After finding the line with "Source: an optimization" in the data below, set down exactly each line through the one with "of sky130_fd_sc_hd__buf_2 cells.", inclusive, and stop there.

** Opening Record set block **

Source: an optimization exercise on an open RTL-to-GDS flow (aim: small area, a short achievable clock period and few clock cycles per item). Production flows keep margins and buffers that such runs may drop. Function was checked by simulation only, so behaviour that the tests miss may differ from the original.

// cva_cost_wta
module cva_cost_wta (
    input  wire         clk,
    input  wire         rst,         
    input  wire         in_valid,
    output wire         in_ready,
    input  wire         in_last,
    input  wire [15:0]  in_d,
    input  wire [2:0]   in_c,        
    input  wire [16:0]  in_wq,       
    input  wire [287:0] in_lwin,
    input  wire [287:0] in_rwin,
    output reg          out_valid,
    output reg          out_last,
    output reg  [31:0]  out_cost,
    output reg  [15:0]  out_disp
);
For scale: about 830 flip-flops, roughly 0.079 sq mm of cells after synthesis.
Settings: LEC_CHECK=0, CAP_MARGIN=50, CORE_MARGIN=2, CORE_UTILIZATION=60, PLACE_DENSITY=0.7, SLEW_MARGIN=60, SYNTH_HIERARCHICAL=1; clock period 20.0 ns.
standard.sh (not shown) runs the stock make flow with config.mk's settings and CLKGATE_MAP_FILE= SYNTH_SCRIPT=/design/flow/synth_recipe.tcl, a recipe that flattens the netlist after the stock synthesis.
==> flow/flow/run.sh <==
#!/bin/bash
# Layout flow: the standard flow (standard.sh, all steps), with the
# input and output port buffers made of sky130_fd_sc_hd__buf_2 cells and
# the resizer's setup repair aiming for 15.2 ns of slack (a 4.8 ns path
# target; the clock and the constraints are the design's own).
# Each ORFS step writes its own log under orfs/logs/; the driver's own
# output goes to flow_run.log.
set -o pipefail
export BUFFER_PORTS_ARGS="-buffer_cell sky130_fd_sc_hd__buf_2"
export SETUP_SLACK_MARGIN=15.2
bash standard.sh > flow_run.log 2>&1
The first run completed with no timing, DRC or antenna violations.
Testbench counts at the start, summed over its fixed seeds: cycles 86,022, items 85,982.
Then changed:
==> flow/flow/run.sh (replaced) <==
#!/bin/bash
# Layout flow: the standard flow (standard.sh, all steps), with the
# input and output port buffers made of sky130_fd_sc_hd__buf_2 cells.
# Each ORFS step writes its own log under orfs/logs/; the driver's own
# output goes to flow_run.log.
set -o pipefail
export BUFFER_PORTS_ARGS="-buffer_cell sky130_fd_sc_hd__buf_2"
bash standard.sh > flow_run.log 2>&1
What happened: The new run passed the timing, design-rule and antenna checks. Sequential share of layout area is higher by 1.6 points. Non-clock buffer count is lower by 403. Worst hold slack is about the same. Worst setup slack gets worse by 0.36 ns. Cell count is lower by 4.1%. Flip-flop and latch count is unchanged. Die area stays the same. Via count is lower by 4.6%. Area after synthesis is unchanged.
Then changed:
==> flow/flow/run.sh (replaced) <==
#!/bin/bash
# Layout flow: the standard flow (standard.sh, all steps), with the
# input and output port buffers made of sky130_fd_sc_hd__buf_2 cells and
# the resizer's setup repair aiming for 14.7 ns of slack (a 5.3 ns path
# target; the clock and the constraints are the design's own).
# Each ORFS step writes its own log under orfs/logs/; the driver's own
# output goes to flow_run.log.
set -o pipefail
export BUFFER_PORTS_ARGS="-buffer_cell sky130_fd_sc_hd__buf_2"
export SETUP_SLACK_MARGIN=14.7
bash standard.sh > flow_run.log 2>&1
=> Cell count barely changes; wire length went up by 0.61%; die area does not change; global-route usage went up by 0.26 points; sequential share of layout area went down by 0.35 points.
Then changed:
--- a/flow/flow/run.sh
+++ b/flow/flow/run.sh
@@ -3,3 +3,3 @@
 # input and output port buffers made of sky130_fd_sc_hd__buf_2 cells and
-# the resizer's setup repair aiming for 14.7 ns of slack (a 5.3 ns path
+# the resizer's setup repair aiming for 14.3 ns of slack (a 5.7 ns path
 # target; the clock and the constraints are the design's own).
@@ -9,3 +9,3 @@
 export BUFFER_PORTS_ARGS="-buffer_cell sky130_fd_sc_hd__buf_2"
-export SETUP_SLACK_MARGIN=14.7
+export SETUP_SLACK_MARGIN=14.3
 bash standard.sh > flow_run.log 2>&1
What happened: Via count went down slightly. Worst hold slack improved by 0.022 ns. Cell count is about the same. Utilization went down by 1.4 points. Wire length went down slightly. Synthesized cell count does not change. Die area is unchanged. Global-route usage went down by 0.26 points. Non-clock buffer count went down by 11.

** Closing Record set block **
** Opening Record set block **

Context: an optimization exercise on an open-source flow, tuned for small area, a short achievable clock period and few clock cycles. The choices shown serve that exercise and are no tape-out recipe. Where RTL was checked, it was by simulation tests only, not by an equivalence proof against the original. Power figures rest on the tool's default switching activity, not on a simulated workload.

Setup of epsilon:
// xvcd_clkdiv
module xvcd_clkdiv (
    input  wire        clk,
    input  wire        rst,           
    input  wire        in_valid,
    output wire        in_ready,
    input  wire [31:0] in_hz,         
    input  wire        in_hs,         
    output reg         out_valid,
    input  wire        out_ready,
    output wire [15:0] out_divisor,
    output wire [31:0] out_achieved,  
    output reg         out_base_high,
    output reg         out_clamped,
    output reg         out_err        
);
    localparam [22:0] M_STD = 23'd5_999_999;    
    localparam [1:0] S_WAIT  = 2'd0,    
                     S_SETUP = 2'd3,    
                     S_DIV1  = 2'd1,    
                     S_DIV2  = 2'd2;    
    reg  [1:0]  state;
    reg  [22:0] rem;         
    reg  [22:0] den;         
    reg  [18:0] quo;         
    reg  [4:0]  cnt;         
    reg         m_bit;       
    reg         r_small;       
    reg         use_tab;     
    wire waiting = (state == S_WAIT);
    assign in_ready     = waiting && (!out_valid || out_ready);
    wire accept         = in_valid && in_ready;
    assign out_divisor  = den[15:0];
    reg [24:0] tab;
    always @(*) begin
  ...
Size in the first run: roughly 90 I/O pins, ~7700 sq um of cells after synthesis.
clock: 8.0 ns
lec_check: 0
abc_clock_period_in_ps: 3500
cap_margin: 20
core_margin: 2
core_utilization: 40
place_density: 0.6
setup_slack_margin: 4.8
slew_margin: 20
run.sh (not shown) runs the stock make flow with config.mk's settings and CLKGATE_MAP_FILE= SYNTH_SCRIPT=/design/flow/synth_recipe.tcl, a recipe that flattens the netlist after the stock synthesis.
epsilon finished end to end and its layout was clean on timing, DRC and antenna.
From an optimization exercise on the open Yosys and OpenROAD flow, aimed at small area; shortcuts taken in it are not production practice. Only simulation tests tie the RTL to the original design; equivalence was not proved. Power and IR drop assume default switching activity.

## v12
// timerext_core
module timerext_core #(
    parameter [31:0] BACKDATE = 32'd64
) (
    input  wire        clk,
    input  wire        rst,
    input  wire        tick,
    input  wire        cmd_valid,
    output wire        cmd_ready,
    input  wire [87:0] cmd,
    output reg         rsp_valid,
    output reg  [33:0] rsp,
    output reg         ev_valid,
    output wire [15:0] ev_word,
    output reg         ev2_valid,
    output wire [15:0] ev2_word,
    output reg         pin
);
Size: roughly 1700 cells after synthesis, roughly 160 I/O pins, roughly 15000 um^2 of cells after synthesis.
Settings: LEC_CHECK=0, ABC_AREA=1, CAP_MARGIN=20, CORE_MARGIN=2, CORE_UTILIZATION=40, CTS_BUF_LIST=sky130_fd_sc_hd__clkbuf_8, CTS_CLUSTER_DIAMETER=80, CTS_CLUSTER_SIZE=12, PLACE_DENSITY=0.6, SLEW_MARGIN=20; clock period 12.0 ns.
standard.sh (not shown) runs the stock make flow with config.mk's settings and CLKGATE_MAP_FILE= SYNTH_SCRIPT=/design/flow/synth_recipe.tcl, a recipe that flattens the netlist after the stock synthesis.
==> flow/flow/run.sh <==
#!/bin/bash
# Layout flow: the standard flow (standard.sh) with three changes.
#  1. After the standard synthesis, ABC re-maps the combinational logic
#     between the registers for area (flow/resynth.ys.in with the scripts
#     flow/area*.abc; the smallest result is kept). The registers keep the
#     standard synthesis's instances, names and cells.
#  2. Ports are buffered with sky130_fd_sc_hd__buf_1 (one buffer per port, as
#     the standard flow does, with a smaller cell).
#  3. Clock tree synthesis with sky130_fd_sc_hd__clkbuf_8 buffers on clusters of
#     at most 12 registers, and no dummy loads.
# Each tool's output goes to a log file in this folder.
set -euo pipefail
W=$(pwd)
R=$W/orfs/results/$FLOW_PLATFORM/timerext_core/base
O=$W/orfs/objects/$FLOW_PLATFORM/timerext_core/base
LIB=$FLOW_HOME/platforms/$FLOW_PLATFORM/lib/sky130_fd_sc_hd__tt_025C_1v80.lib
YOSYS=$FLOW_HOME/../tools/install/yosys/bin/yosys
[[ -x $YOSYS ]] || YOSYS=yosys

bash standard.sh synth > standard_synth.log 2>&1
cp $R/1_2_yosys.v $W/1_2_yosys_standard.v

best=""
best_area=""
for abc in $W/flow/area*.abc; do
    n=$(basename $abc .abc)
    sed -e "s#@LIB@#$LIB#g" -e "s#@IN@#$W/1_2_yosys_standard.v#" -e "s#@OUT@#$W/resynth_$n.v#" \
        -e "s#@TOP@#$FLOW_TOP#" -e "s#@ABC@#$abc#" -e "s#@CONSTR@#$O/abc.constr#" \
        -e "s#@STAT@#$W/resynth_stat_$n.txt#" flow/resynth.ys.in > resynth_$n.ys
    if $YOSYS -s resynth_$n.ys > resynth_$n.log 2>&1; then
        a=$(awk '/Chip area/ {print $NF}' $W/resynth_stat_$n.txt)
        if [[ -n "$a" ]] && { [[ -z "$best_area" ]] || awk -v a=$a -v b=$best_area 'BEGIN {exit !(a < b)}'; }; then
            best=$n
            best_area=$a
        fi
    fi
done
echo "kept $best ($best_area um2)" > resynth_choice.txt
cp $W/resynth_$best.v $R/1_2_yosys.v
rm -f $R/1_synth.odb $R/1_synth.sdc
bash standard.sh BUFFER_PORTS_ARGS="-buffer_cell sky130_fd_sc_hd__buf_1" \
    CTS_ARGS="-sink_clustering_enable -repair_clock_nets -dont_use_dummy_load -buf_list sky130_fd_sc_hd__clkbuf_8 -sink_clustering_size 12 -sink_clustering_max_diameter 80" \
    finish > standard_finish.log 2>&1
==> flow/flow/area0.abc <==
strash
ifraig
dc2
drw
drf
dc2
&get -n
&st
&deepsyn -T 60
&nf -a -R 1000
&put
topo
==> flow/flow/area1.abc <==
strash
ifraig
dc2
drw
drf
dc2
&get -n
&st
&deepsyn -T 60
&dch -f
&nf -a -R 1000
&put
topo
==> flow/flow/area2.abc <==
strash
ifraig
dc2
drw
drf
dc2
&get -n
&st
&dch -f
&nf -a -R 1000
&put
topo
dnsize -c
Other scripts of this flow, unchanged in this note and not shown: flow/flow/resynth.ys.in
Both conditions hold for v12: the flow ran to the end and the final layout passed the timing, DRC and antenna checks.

** Closing Record set block **

### Written reply
Source: an optimization exercise on an open RTL-to-GDS flow (aim: small area, a short achievable clock period and few clock cycles per item). Production flows keep margins and buffers that such runs may drop. Function was checked by simulation only, so behaviour that the tests miss may differ from the original.

// cva_cost_wta
module cva_cost_wta (
    input  wire         clk,
    input  wire         rst,         
    input  wire         in_valid,
    output wire         in_ready,
    input  wire         in_last,
    input  wire [15:0]  in_d,
    input  wire [2:0]   in_c,        
    input  wire [16:0]  in_wq,       
    input  wire [287:0] in_lwin,
    input  wire [287:0] in_rwin,
    output reg          out_valid,
    output reg          out_last,
    output reg  [31:0]  out_cost,
    output reg  [15:0]  out_disp
);
For scale: about 830 flip-flops, roughly 0.079 sq mm of cells after synthesis.
Settings: LEC_CHECK=0, CAP_MARGIN=50, CORE_MARGIN=2, CORE_UTILIZATION=60, PLACE_DENSITY=0.7, SLEW_MARGIN=60, SYNTH_HIERARCHICAL=1; clock period 20.0 ns.
standard.sh (not shown) runs the stock make flow with config.mk's settings and CLKGATE_MAP_FILE= SYNTH_SCRIPT=/design/flow/synth_recipe.tcl, a recipe that flattens the netlist after the stock synthesis.
==> flow/flow/run.sh <==
#!/bin/bash
# Layout flow: the standard flow (standard.sh, all steps), with the
# input and output port buffers made of sky130_fd_sc_hd__buf_2 cells and
# the resizer's setup repair aiming for 15.2 ns of slack (a 4.8 ns path
# target; the clock and the constraints are the design's own).
# Each ORFS step writes its own log under orfs/logs/; the driver's own
# output goes to flow_run.log.
set -o pipefail
export BUFFER_PORTS_ARGS="-buffer_cell sky130_fd_sc_hd__buf_2"
export SETUP_SLACK_MARGIN=15.2
bash standard.sh > flow_run.log 2>&1
The first run completed with no timing, DRC or antenna violations.
Testbench counts at the start, summed over its fixed seeds: cycles 86,022, items 85,982.
Then changed:
==> flow/flow/run.sh (replaced) <==
#!/bin/bash
# Layout flow: the standard flow (standard.sh, all steps), with the
# input and output port buffers made of sky130_fd_sc_hd__buf_2 cells.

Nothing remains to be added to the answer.